### RECORDS SUPPLIED
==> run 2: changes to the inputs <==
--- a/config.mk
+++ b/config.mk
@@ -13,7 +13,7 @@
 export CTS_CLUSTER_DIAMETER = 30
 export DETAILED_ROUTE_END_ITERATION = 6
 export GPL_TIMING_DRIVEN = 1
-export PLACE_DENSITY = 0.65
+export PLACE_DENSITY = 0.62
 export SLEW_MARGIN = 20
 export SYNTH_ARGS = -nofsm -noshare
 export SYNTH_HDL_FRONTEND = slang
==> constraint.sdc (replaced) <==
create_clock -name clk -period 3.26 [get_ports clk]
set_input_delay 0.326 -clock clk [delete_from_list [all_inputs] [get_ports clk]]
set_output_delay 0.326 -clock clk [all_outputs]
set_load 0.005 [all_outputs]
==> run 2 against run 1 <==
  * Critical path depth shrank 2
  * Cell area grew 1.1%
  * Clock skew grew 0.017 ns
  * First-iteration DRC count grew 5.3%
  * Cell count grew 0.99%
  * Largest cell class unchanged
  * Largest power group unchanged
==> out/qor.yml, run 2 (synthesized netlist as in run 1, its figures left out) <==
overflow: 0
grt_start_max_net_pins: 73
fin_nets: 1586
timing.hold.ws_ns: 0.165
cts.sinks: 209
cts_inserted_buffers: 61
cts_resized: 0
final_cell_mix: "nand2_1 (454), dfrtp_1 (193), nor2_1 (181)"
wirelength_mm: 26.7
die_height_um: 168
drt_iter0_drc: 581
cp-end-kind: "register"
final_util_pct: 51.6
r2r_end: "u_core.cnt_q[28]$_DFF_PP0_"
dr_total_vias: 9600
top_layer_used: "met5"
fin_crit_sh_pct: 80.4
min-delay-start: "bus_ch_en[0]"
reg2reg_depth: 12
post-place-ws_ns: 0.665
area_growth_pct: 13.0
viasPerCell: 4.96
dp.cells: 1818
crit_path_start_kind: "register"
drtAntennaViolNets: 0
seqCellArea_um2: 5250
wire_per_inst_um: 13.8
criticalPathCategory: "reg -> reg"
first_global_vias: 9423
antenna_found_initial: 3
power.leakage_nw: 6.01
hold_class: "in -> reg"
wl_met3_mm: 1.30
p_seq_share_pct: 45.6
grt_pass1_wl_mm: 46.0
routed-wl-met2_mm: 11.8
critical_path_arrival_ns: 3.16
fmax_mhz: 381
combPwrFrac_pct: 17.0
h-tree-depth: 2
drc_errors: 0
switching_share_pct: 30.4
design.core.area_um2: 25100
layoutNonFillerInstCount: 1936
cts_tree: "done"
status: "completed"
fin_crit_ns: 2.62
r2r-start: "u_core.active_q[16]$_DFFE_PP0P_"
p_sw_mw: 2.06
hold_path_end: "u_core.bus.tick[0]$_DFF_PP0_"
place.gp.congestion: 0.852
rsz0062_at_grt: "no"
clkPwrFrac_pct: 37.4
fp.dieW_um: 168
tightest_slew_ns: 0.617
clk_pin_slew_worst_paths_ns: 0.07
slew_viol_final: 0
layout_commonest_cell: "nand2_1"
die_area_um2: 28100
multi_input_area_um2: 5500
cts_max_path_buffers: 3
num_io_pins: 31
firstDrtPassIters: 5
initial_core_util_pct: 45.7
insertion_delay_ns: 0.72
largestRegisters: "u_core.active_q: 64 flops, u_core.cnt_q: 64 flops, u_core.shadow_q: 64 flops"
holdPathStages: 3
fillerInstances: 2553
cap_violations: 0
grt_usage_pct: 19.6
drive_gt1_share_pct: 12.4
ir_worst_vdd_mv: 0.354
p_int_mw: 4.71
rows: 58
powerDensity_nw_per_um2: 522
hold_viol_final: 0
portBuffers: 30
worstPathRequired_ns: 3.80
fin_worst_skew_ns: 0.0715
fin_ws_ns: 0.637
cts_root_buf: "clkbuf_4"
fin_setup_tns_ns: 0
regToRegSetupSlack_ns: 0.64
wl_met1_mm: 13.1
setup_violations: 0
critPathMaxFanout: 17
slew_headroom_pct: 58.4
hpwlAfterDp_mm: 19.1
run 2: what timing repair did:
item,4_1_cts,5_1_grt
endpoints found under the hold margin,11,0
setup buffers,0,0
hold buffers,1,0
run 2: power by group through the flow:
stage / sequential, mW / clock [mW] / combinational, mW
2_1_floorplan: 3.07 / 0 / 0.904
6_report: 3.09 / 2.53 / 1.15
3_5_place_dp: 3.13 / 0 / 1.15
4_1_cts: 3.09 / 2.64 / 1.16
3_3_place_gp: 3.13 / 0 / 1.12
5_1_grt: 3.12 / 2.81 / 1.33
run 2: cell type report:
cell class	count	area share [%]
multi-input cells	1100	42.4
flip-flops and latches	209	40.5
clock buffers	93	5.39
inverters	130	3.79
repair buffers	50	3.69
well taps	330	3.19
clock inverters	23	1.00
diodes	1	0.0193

...

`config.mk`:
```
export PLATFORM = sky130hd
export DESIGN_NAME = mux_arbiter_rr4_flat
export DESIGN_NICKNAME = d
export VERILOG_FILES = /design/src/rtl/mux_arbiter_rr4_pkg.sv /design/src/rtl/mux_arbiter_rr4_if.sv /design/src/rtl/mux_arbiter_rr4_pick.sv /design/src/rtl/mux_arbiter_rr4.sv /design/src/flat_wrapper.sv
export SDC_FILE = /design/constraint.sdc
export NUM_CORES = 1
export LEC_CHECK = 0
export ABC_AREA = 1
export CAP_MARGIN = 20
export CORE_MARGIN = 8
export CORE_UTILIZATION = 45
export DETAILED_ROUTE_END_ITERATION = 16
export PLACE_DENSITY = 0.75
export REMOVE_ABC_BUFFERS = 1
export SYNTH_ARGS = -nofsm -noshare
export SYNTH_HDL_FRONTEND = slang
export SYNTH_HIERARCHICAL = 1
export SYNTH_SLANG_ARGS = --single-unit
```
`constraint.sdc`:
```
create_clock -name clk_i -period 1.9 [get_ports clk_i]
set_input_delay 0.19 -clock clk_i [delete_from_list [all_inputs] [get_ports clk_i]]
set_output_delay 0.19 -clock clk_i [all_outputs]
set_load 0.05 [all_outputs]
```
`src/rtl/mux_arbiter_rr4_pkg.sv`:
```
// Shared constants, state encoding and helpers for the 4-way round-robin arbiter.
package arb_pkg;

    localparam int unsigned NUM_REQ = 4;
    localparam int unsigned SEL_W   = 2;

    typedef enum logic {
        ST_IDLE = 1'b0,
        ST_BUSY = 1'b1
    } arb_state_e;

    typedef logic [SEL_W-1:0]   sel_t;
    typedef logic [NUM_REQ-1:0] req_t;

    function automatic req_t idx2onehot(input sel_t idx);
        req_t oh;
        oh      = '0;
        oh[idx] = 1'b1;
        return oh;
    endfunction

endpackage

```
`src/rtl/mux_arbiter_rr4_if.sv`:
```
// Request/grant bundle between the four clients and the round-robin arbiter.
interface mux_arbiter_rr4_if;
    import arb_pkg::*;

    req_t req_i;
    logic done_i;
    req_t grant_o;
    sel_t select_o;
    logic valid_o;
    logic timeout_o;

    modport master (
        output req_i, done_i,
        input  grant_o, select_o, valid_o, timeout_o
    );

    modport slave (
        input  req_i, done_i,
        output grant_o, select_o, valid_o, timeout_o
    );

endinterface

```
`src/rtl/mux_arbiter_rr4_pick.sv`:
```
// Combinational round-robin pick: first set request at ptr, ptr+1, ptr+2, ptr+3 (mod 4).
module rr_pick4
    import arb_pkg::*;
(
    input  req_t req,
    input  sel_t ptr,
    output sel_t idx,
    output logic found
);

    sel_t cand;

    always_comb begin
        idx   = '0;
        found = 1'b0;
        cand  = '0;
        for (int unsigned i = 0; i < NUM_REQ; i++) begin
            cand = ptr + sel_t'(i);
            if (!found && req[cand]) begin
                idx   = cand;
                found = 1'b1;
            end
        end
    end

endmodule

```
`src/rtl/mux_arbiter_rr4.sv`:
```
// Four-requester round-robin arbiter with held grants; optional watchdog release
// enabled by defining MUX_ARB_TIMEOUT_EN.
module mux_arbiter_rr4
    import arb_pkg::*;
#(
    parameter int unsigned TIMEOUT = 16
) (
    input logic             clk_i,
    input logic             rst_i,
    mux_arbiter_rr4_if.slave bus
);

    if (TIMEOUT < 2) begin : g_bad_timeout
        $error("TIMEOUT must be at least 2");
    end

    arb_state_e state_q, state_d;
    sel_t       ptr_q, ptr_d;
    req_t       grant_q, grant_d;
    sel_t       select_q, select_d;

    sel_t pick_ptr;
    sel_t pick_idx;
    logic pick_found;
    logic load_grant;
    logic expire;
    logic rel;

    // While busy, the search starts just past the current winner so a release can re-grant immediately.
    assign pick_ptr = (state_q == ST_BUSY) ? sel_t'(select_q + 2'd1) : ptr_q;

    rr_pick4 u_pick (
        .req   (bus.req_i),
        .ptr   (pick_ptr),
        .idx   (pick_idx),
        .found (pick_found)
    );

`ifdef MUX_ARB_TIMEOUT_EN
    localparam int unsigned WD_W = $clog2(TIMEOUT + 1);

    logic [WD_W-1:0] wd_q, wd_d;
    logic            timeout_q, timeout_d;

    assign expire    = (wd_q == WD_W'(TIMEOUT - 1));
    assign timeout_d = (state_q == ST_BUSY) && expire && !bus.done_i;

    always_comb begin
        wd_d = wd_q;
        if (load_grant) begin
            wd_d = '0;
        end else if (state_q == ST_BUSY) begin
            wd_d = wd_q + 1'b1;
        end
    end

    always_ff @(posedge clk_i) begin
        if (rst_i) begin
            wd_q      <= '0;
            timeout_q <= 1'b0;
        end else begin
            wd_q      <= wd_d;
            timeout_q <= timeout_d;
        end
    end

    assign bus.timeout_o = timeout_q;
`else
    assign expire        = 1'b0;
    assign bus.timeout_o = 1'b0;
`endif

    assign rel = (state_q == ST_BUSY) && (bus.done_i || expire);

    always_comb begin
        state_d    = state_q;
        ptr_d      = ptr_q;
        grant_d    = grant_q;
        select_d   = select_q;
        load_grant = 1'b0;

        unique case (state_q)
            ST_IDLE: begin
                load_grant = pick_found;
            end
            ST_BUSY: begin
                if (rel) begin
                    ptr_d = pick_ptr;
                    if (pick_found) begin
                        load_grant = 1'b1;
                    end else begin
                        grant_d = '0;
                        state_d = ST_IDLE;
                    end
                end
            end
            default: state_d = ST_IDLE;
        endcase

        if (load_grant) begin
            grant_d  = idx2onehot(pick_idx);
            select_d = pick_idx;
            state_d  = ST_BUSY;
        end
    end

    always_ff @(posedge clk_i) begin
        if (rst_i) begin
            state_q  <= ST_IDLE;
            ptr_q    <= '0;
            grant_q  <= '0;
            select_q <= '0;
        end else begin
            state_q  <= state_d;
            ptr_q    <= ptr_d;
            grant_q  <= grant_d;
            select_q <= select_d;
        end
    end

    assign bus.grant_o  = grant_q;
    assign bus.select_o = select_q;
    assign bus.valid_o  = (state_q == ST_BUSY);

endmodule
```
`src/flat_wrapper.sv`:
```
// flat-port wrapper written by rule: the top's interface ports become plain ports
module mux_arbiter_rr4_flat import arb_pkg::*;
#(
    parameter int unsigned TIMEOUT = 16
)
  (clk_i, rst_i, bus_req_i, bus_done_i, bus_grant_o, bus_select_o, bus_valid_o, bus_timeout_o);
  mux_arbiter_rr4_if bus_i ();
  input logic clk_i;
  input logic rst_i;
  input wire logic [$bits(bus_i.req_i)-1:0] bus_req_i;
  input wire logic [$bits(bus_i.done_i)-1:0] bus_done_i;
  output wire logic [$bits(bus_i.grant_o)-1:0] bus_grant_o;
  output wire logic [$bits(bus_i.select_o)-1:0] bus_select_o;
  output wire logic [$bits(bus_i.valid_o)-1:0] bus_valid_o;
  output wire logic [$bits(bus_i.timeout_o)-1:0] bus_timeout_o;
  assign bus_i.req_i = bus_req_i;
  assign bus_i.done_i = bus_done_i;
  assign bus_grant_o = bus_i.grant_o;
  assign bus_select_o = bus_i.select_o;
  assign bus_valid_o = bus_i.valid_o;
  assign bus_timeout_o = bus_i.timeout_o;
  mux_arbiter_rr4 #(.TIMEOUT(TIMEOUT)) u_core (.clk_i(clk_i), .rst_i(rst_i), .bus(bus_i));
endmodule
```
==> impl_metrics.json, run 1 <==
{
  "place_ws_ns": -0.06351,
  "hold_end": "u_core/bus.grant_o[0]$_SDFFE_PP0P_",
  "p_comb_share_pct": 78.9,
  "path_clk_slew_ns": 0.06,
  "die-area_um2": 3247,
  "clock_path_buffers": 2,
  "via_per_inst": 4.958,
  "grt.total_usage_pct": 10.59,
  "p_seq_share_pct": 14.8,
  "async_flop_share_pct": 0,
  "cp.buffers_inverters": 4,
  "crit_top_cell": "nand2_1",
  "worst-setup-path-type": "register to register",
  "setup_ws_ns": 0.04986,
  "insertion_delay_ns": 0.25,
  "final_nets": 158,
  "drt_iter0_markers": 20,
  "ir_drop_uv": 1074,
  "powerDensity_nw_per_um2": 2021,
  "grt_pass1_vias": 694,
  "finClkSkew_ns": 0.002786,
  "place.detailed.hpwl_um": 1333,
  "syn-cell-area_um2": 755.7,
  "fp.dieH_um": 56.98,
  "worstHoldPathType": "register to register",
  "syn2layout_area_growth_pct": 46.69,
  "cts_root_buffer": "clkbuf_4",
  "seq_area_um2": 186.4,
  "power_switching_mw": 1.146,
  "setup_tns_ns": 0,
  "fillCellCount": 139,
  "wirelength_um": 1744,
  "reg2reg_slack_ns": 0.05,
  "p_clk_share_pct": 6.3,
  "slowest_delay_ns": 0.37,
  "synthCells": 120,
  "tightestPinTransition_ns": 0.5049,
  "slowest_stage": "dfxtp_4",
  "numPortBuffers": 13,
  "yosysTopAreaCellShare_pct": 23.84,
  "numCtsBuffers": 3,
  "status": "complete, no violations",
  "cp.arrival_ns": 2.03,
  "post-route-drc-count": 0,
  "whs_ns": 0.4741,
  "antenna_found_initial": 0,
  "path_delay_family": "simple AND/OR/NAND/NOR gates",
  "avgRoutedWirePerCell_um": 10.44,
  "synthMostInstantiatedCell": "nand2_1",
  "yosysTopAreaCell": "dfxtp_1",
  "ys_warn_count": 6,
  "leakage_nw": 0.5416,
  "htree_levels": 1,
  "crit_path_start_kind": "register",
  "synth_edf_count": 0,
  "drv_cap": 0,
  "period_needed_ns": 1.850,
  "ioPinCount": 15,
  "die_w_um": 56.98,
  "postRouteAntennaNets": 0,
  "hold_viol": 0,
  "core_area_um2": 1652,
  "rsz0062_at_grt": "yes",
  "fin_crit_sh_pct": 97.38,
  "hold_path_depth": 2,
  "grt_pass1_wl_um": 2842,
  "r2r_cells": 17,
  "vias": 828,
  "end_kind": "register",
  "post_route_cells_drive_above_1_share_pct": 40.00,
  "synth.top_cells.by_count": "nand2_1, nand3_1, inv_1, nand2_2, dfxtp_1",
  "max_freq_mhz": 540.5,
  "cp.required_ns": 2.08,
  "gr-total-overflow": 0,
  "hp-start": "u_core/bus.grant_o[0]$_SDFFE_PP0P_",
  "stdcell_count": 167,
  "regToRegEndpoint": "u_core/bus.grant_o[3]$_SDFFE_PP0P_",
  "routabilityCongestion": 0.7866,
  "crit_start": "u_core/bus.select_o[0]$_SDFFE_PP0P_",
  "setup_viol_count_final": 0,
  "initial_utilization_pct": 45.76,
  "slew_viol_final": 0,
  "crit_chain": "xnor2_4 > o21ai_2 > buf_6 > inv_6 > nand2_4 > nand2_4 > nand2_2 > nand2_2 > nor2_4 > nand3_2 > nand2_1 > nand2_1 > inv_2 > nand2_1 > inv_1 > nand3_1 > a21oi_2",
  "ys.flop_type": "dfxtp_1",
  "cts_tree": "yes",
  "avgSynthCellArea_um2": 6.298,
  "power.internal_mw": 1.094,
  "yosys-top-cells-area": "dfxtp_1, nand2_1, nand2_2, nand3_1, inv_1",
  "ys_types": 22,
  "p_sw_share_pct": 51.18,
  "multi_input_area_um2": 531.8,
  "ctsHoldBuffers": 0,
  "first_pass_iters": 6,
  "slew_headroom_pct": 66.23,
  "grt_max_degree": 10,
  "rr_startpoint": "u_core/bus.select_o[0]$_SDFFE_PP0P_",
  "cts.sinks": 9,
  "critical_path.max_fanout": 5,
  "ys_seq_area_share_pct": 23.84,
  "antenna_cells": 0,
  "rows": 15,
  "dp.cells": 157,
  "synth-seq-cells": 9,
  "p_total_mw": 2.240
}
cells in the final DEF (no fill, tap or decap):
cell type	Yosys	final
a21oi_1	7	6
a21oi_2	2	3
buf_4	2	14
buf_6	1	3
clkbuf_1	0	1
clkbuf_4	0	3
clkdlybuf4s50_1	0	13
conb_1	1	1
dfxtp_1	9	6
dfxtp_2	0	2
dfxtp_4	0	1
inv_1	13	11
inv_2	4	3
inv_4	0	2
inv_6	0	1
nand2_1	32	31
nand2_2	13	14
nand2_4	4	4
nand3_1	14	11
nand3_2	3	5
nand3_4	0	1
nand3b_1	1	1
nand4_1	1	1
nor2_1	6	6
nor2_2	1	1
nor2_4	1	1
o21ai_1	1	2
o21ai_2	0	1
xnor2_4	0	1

### EXERCISE DIRECTIONS
Within the lines above, find those holding the word "group" and copy them.

### SOLUTION FOR THIS PROBLEM
  * Largest power group unchanged
run 2: power by group through the flow:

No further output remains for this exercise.